A person who intentionally commits an act to any animal which results in the cruel death, or excessive or repeated infliction of unnecessary pain or suffering, or causes the same to be done, punishable as provided in s.775.082 or by a fine of not more than $10,000.

_________________________________________________________________________________________________________________________

You can find the rest of the article here: http://www.iguanainvasion.com/laws.html#lawsheader

There are a lot of links at the bottom of the page for more information on laws pertaining to these types of exotic animals.


----------



## Slingshot Silas (Apr 4, 2013)

BANG! Annnnnd, they're off!


----------



## August West (Jan 21, 2012)

You guys kill me. LOL


----------



## Imperial (Feb 9, 2011)

hey August-

:huh: i wonder if iguanas scream ? :blink:


----------



## August West (Jan 21, 2012)

Imperial said:


> hey August-
> 
> :huh: i wonder if iguanas scream ? :blink:


Only if you shoot them in a cruel manner and forget to ask the local constable for permission first. :rofl:


----------



## ghost0311/8541 (Jan 6, 2013)

Laws are Luke the bible depends on who is interpreting it what the meaning is.


----------



## Imperial (Feb 9, 2011)

August West said:


> Imperial said:
> 
> 
> > hey August-
> ...


 :lol:


----------



## SlingshotBill (May 29, 2014)

Hunting iguanas and pythons sounds fun to me! Id use a whamo sportsman for the iguanas. isint there another invasive lizzard there thats name starts with a T and grows a couple feet long?


----------



## Henry the Hermit (Jun 2, 2010)

Iguana are very tough. I shot one just above the eye with a .20 Sheridan at about 5 yards and it ran away.. On another occasion, I shot one out of a tree with a .22 rifle. It hit the ground running and ran into a stream.


----------



## Tentacle Toast (Jan 17, 2013)

Henry in Panama said:


> Iguana are very tough. I shot one just above the eye with a .20 Sheridan at about 5 yards and it ran away.. On another occasion, I shot one out of a tree with a .22 rifle. It hit the ground running and ran into a stream.
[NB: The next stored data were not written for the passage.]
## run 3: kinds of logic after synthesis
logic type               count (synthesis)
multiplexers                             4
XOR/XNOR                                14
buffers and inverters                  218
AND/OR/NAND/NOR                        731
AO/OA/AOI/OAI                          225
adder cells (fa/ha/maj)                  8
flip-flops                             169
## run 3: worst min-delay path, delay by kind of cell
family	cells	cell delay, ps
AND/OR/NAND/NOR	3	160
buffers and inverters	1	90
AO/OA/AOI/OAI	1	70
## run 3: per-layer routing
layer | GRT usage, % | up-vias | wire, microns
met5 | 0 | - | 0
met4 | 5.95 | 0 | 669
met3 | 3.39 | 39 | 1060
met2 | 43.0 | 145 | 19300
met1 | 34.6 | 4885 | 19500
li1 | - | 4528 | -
===== config.mk =====
export PLATFORM = sky130hd
export DESIGN_NAME = legv8_instr_encoder
export DESIGN_NICKNAME = d
export VERILOG_FILES = /design/src/rtl/legv8_instr_encoder.sv
export SDC_FILE = /design/constraint.sdc
export NUM_CORES = 1
export LEC_CHECK = 0
export CORE_MARGIN = 2
export CORE_UTILIZATION = 40
export DETAILED_ROUTE_END_ITERATION = 8
export GPL_ROUTABILITY_DRIVEN = 1
export GPL_TIMING_DRIVEN = 0
export PLACE_DENSITY_LB_ADDON = 0.08
export SYNTH_ARGS = -nofsm -noshare
export SYNTH_HDL_FRONTEND = slang
export SYNTH_SLANG_ARGS = --single-unit
export TNS_END_PERCENT = 5

===== constraint.sdc =====
create_clock -name clk -period 5.4 [get_ports clk]
set_input_delay 1.35 -clock clk [delete_from_list [all_inputs] [get_ports clk]]
set_output_delay 1.35 -clock clk [all_outputs]
set_load 0.02 [all_outputs]

===== src/rtl/legv8_instr_encoder.sv =====
// LEGv8 instruction encoder: packs symbolic instructions into 32-bit machine words
// and writes them to consecutive imem word addresses starting at 0.
module legv8_instr_encoder #(
  parameter int ADDR_W = 6
) (
  input  logic              clk,
  input  logic              reset,
  input  logic              clear,
  input  logic              in_valid,
  output logic              in_ready,
  input  logic [2:0]        in_kind,
  input  logic [4:0]        in_rd,
  input  logic [4:0]        in_rn,
  input  logic [4:0]        in_rm,
  input  logic [18:0]       in_imm,
  input  logic              in_last,
  output logic              imem_we,
  output logic [ADDR_W-1:0] imem_addr,
  output logic [31:0]       imem_wdata,
  output logic [ADDR_W:0]   count,
  output logic              done,
  output logic              err
);

  // state | meaning
  // IDLE  | waiting for an instruction handshake
  // WR    | strobing the registered word into imem
  // DONE  | last instruction written, sticky until clear/reset
  // ERR   | illegal immediate or overflow, sticky until clear/reset
  typedef enum logic [1:0] {S_IDLE, S_WR, S_DONE, S_ERR} state_t;

  localparam logic [2:0] K_LDUR = 3'd0;
  localparam logic [2:0] K_STUR = 3'd1;
  localparam logic [2:0] K_CBZ  = 3'd2;
  localparam logic [2:0] K_ADD  = 3'd3;
  localparam logic [2:0] K_ADDI = 3'd4;
  localparam logic [2:0] K_SUB  = 3'd5;
  localparam logic [2:0] K_AND  = 3'd6;
  localparam logic [2:0] K_ORR  = 3'd7;

  localparam logic [ADDR_W:0] FULL = (ADDR_W+1)'(2**ADDR_W);

  state_t      state, state_nxt;
  logic        last_q;
  logic [31:0] word;
  logic        legal;
  logic        accept;
  logic        go_wr;

  always_comb begin
    word  = 32'h0;
    legal = 1'b1;
    case (in_kind)
      K_LDUR: begin
        word  = {11'b11111000010, in_imm[8:0], 2'b00, in_rn, in_rd};
        legal = (&in_imm[18:8]) || !(|in_imm[18:8]);
      end
      K_STUR: begin
        word  = {11'b11111000000, in_imm[8:0], 2'b00, in_rn, in_rd};
        legal = (&in_imm[18:8]) || !(|in_imm[18:8]);
      end
      K_CBZ:  word = {8'b10110100, in_imm, in_rd};
      K_ADD:  word = {11'b10001011000, in_rm, 6'b000000, in_rn, in_rd};
      K_ADDI: begin
        word  = {10'b1001000100, in_imm[11:0], in_rn, in_rd};
        legal = !(|in_imm[18:12]);
      end
      K_SUB:  word = {11'b11001011000, in_rm, 6'b000000, in_rn, in_rd};
      K_AND:  word = {11'b10001010000, in_rm, 6'b000000, in_rn, in_rd};
      K_ORR:  word = {11'b10101010000, in_rm, 6'b000000, in_rn, in_rd};
      default: begin
        word  = 32'h0;
        legal = 1'b0;
      end
    endcase
  end

  assign in_ready  = (state == S_IDLE);
  assign imem_we   = (state == S_WR);
  assign done      = (state == S_DONE);
  assign err       = (state == S_ERR);
  assign imem_addr = count[ADDR_W-1:0];

  // clear wins over a simultaneous handshake
  assign accept = in_valid && in_ready && !clear;
  assign go_wr  = accept && legal && (count != FULL);

  always_comb begin
    state_nxt = state;
    case (state)
      S_IDLE: if (accept) state_nxt = go_wr ? S_WR : S_ERR;
      S_WR:   state_nxt = last_q ? S_DONE : S_IDLE;
      S_DONE: state_nxt = S_DONE;
      S_ERR:  state_nxt = S_ERR;
      default: state_nxt = S_IDLE;
    endcase
    if (clear) state_nxt = S_IDLE;
  end

  always_ff @(posedge clk) begin
    if (reset) begin
      state      <= S_IDLE;
      count      <= '0;
      imem_wdata <= 32'h0;
      last_q     <= 1'b0;
    end else begin
      state <= state_nxt;
      if (clear)
        count <= '0;
      else if (state == S_WR)
        count <= count + 1'b1;
      if (go_wr) begin
        imem_wdata <= word;
        last_q     <= in_last;
      end
    end
  end

endmodule
**src/rtl/note_envelope_synth.sv**
```systemverilog
// Note-articulating tone generator: silent gap, stepped-duty attack, then sustain.
// Period and duty changes are applied only at waveform period boundaries.
module note_envelope_synth #(
  parameter int unsigned CLK_FREQ        = 100_000_000,
  parameter int unsigned GAP_CYCLES      = 1_000_000,
  parameter int unsigned ENV_STEP_CYCLES = 100_000,
  parameter logic [9:0]  DUTY_MIN        = 10'd128,
  parameter logic [9:0]  DUTY_MAX        = 10'd512,
  parameter logic [9:0]  DUTY_STEP       = 10'd64
) (
  input  logic        clk,
  input  logic        reset,
  input  logic        beat,
  input  logic [31:0] tone,
  input  logic        enable,
  output logic        audio_out,
  output logic        note_active,
  output logic [1:0]  env_state
);

  typedef enum logic [1:0] {
    IDLE    = 2'd0,
    GAP     = 2'd1,
    ATTACK  = 2'd2,
    SUSTAIN = 2'd3
  } state_t;

  localparam logic [31:0] CLK_FREQ_W = 32'(CLK_FREQ);
  localparam logic [31:0] HALF_FREQ  = CLK_FREQ_W >> 1;
  localparam logic [31:0] GAP_LAST   = 32'(GAP_CYCLES - 1);
  localparam logic [31:0] STEP_LAST  = 32'(ENV_STEP_CYCLES - 1);

  state_t      state_q, state_d;
  logic        beat_q;
  logic [31:0] tone_q, tone_d;
  logic [31:0] period_q, period_d;
  logic [9:0]  duty_q, duty_d;
  logic [31:0] gap_cnt_q, gap_cnt_d;
  logic [31:0] step_cnt_q, step_cnt_d;
  logic [31:0] wave_cnt_q, wave_cnt_d;
  logic [31:0] hi_act_q, hi_act_d;
  logic        audio_q, audio_d;
  logic        note_active_q, note_active_d;
  logic [1:0]  env_state_q, env_state_d;

  logic        beat_rise;
  logic        tone_ok;
  logic [31:0] divisor;
  logic [41:0] hi_prod;
  logic [31:0] hi_cnt;
  logic [10:0] duty_sum;
  logic [9:0]  duty_inc;
  logic        step_done;
  logic        wave_wrap;

  assign beat_rise = beat & ~beat_q;
  assign tone_ok   = (tone != '0) && (tone <= HALF_FREQ);

  // Period is recomputed every clock from the latched tone; the gap (>= 2 clocks)
  // guarantees it has settled before the first ATTACK clock uses it.
  assign divisor   = (tone_q == '0) ? 32'd1 : tone_q;
  assign period_d  = CLK_FREQ_W / divisor;

  assign hi_prod   = {10'd0, period_q} * {32'd0, duty_q};
  assign hi_cnt    = 32'(hi_prod >> 10);

  assign duty_sum  = {1'b0, duty_q} + {1'b0, DUTY_STEP};
  assign duty_inc  = (duty_sum >= {1'b0, DUTY_MAX}) ? DUTY_MAX : duty_sum[9:0];
  assign step_done = (step_cnt_q == STEP_LAST);
  assign wave_wrap = (wave_cnt_q >= period_q - 32'd1);

  // State register
  always_ff @(posedge clk) begin
    if (reset) begin
      state_q <= IDLE;
    end else begin
      state_q <= state_d;
    end
  end

  // Next-state logic
  always_comb begin
    state_d = state_q;
    if (!enable) begin
      state_d = IDLE;
    end else if (beat_rise) begin
      state_d = tone_ok ? GAP : IDLE;
    end else begin
      case (state_q)
        GAP:     if (gap_cnt_q == '0) state_d = ATTACK;
        ATTACK:  if (step_done && (duty_inc == DUTY_MAX)) state_d = SUSTAIN;
        default: state_d = state_q;
      endcase
    end
  end

  // Output / datapath next-state logic
  always_comb begin
    tone_d        = tone_q;
    duty_d        = duty_q;
    gap_cnt_d     = gap_cnt_q;
    step_cnt_d    = step_cnt_q;
    wave_cnt_d    = '0;
    hi_act_d      = hi_act_q;
    audio_d       = 1'b0;
    note_active_d = (state_d == ATTACK) || (state_d == SUSTAIN);
    env_state_d   = state_d;

    if (beat_rise) begin
      tone_d = tone;
    end

    if (enable && beat_rise) begin
      gap_cnt_d  = GAP_LAST;
      duty_d     = DUTY_MIN;
      step_cnt_d = '0;
    end else if (enable) begin
      case (state_q)
        GAP: begin
          if (gap_cnt_q != '0) begin
            gap_cnt_d = gap_cnt_q - 32'd1;
          end else begin
            step_cnt_d = '0;
            hi_act_d   = hi_cnt;
          end
        end
        ATTACK, SUSTAIN: begin
          audio_d = (wave_cnt_q < hi_act_q);
          if (wave_wrap) begin
            wave_cnt_d = '0;
            hi_act_d   = hi_cnt;
          end else begin
            wave_cnt_d = wave_cnt_q + 32'd1;
          end
          if (state_q == ATTACK) begin
            if (step_done) begin
              step_cnt_d = '0;
              duty_d     = duty_inc;
            end else begin
              step_cnt_d = step_cnt_q + 32'd1;
            end
          end
        end
        default: ;
      endcase
    end
  end

  always_ff @(posedge clk) begin
    if (reset) begin
      beat_q        <= 1'b0;
      tone_q        <= '0;
      period_q      <= '0;
      duty_q        <= DUTY_MIN;
      gap_cnt_q     <= '0;
      step_cnt_q    <= '0;
      wave_cnt_q    <= '0;
      hi_act_q      <= '0;
      audio_q       <= 1'b0;
      note_active_q <= 1'b0;
      env_state_q   <= '0;
    end else begin
      beat_q        <= beat;
      tone_q        <= tone_d;
      period_q      <= period_d;
      duty_q        <= duty_d;
      gap_cnt_q     <= gap_cnt_d;
      step_cnt_q    <= step_cnt_d;
      wave_cnt_q    <= wave_cnt_d;
      hi_act_q      <= hi_act_d;
      audio_q       <= audio_d;
      note_active_q <= note_active_d;
      env_state_q   <= env_state_d;
    end
  end

  assign audio_out   = audio_q;
  assign note_active = note_active_q;
  assign env_state   = env_state_q;

endmodule
```
**config.mk**
```make
export PLATFORM = sky130hd
export DESIGN_NAME = note_envelope_synth
export DESIGN_NICKNAME = d
export VERILOG_FILES = /design/src/rtl/note_envelope_synth.sv
export SDC_FILE = /design/constraint.sdc
export NUM_CORES = 2
export LEC_CHECK = 0
export ABC_CLOCK_PERIOD_IN_PS = 145600
export CAP_MARGIN = 10
export CORE_ASPECT_RATIO = 0.9
export CORE_MARGIN = 2
export CORE_UTILIZATION = 65
export DETAILED_ROUTE_END_ITERATION = 12
export GPL_ROUTABILITY_DRIVEN = 1
export PLACE_DENSITY = 0.78
export SLEW_MARGIN = 10
export SYNTH_ARGS = -nofsm -noshare
export SYNTH_HDL_FRONTEND = slang
export SYNTH_SLANG_ARGS = --single-unit
export TNS_END_PERCENT = 30
```
**constraint.sdc**
```tcl
create_clock -name clk -period 145.6 [get_ports clk]
set_clock_uncertainty 0.05 [all_clocks]
set_input_delay 29.12 -clock clk [delete_from_list [all_inputs] [get_ports clk]]
set_output_delay 29.12 -clock clk [all_outputs]
set_load 0.01 [all_outputs]
```
==> out/results.ini <==
[run_status]
outcome=completed

[clocking]
ctsResizeCount=0
clock_latency_ns=0.60
clock_path_buffers=3
ctsHoldBuffers=0
postCtsSetupRepairBufs=0
cts_sinks=207
clockRootBuffer=clkbuf_16
h-tree-depth=1
clk_pin_slew_ns=0.06
cts_buffers=26
cts_tree=yes

[critical_path]
crit_fanout=45
startpoint=tone_q[31]
crit_type=reg2reg
cp-start-kind=register
endpoint_kind=register
slowest_delay_ns=0.90
worstPathRequired_ns=145.98
cp.arrival_ns=85.83
crit_end=period_q[0]
slowest_stage=nand2_1
r2r_slack_ns=60.15
r2r-end=period_q[0]
crit_path_frequent_cell=ha_1
ff2ff_path_depth=296
r2r_start=tone_q[31]

[hold_path]
min_path_type=reg2reg
hp-start=duty_q[3]

[yosys]
synthArstFlopShare=0
synth_most_common_cell=nand2_1
yosys.area.top_type=ha_1
synth_ff_type=dfxtp_1
synth_top_area_frac=0.154
ys_top_cells_by_count=nand2_1 (847), nor2_1 (754), ha_1 (642)
yosys_warnings=0
synth-seq-area-share=0.0797
ys_types=108
synth_cells=7204
synth_edf_count=0
synth-seq-cells=207
syn_avg_cell_area_um2=7.22
synth.area.top_cells=ha_1 (15%), fa_1 (9.1%), dfxtp_1 (8.0%)
syn_area_mm2=0.0520

[placed_design]
dp_hpwl_um=154000
port_buffers=39
gp_congestion=1.15

[layout]
drive_gt1_frac=0.0521
nFillCells=6746
syn_to_final_growth_pct=4.59
nNetsFinal=8001

[sta]
max_freq_ghz=0.0117
slew_headroom=0.144
period_minus_slack_ns=85.45
finalHoldViolations=0
drv_slew=0
period_share=0.587
finalSetupViolations=0
rsz0062_at_grt=no
tightestPinTransition_ns=1.28
setup_tns_ns=0

[route]
vias=56848
wire_per_inst_um=24.7
post-route-drc-count=0
detail_route.first_pass.iterations=9
routed_wl_um=201000
vias_per_cell=6.97
antenna_left=0
drtIter0Drc=7141

[job]
drv_cap=0

[global_routing]
grt_pass1_wl_um=303000
grt_overflow=0
antenna_found_initial=5
grt_pass1_vias=52622
grt_max_degree=56
grt.total_usage=0.469

[die]
die_h_um=272
core_mm2=0.0793
rows=98
ios=40
fp.dieW_um=302
initial_core_util=0.656
die_area_mm2=0.0823

placed cells by master (no fill, tap or decap), drive strengths merged, types with 70 or more instances in the layout:
master / instances
nand2: 848
nor2: 755
ha: 642
a21oi: 563
inv: 417
o21ai: 359
xnor2: 297
a21o: 238
fa: 237
dfxtp: 207
xor2: 201
and2: 187
nor3: 184
nand3: 163
o21a: 154
nand2b: 93
buf: 92
a31oi: 90
or3: 84
nand4: 79
mux2: 77
o211ai: 76
a211oi: 76
nor4: 71
and3: 70
mux2i: 70
metal layers:
metal | global-route usage | vias to the layer above | part of all wire
li1 | - | 25614 | -
met1 | 0.613 | 26456 | 0.38
met2 | 0.701 | 3901 | 0.41
met3 | 0.121 | 873 | 0.14
met4 | 0.261 | 4 | 0.069
met5 | 0 | - | 0.00010
per-stage QoR:
| stage | utilization | std cells | cell area, µm² | setup slack (ns) | hold slack (ns) |
|---|---|---|---|---|---|
| final | 0.686 | 8159 | 54400 | 60.15 | 0.422 |
| after global routing | 0.685 | 8155 | 54400 | 55.49 | 0.447 |
| after CTS | 0.685 | 8155 | 54400 | 63.75 | 0.428 |
| after detailed placement | 0.674 | 8108 | 53400 | 64.00 | 0.408 |
| after global placement | 0.674 | 8108 | 53400 | 66.94 | 0.395 |
| after floorplan | - | 7205 | 52000 | 73.60 | 0.394 |
kinds of logic (layout without fill, tap and decap cells):
kind of cell / count (synthesis) / count (layout) / synth area share
other cells: 1 / 6 / 0.0000721
fa+ha+maj: 879 / 879 / 0.246
simple gates: 2726 / 2726 / 0.248
mux: 147 / 147 / 0.0303
xor+xnor: 498 / 498 / 0.0839
flops: 207 / 207 / 0.0797
compound gates: 2058 / 2058 / 0.262
buf+inv: 688 / 588 / 0.0503
worst min path at each step:
stage                                to  slack (ns)  cells past startpoint
after floorplan           wave_cnt_q[0]        0.39                      1
after global placement        duty_q[3]        0.39                      1
after detailed placement      duty_q[3]        0.41                      1
after CTS                     duty_q[3]        0.43                      1
after global routing      wave_cnt_q[0]        0.45                      1
final                         duty_q[3]        0.42                      1
sequential cells by signal (all words and copies together) (netlist names):
name         count
hi_act_q        32
gap_cnt_q       32
audio_out        1
note_active      1
tone_q          32
wave_cnt_q      32
env_state        2
step_cnt_q      32
period_q        32
beat_q           1
duty_q          10
worst max-delay path, delay by kind of cell, from the launching register on:
| kind | cells | cell delay [ns] |
|---|---|---|
| AOI/OAI and AO/OA | 160 | 46.39 |
| adders and majority gates | 29 | 9.88 |
| buffers and inverters | 18 | 4.11 |
| DFF | 1 | 0.41 |
| muxes | 8 | 2.92 |
| and+or+nand+nor | 81 | 21.40 |
final cells by class:
cell class	instances	area [µm²]	area share
Antenna cell	4	10.0	0.000184
Tap cell	1050	1310	0.0242
Clock inverter	16	211	0.00389
Timing Repair Buffer	130	1070	0.0197
Sequential cell	207	4150	0.0762
Clock buffer	31	731	0.0134
Inverter	411	1540	0.0284
Multi-Input combinational cell	6310	45400	0.834
Power is left out: the tool's default activity adds up to more than one toggle a clock period on the data nets, which glitch-free logic cannot reach.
Wow...there must be a real difference between wilds & captives; mine seems like he'd drop with not a lot of effort at all...


----------



## Henry the Hermit (Jun 2, 2010)

Tentacle Toast said:


> Wow...there must be a real difference between wilds & captives; mine seems like he'd drop with not a lot of effort at all...


Hey! There's a way to find out. LOL!

My boys did kill a small one with slingshots when they were kids, but the ones I shot were big, about 6 feet from nose to tip of tail.


----------



## Slingshot Silas (Apr 4, 2013)

Rabbits, and Lizards, and Snakes, OH MY!

Those frickin' snakes in the Everglades are out of control! And spreading to other parts. I read something about people getting them as "pets", and then the things getting too big to "pet". Then they are releasing them, (throwing away) to the wild, and the wild seems to be agreeable to them. They are eating peoples dogs, and any other critter they can get in their mouth. As witnessed by the one eating the alligator. Don't know how big the gator is, but he was apparently smaller than the snake. LOL. But probably not much smaller! Anyway, they seem to be a real menace.

SSS


----------



## Imperial (Feb 9, 2011)

SlingshotBill said:


> Hunting iguanas and pythons sounds fun to me! Id use a whamo sportsman for the iguanas. isint there another invasive lizzard there thats name starts with a T and grows a couple feet long?


TentacleToast :neener:


----------



## slingshot shooter (Jan 22, 2013)

I have personally not hunted iguanas with a slingshot. But I've seen a video on YouTube that somewhere in Central American or South America a guy was using a wrist rocket slingshot and rocks for ammo and he killed some to eat. I think he was a chef of some cooking show. I need to find the video to show you guys!

-Slingshot shooter


----------



## Tentacle Toast (Jan 17, 2013)

SlingshotBill said:


> Hunting iguanas and pythons sounds fun to me! Id use a whamo sportsman for the iguanas. isint there another invasive lizzard there thats name starts with a T and grows a couple feet long?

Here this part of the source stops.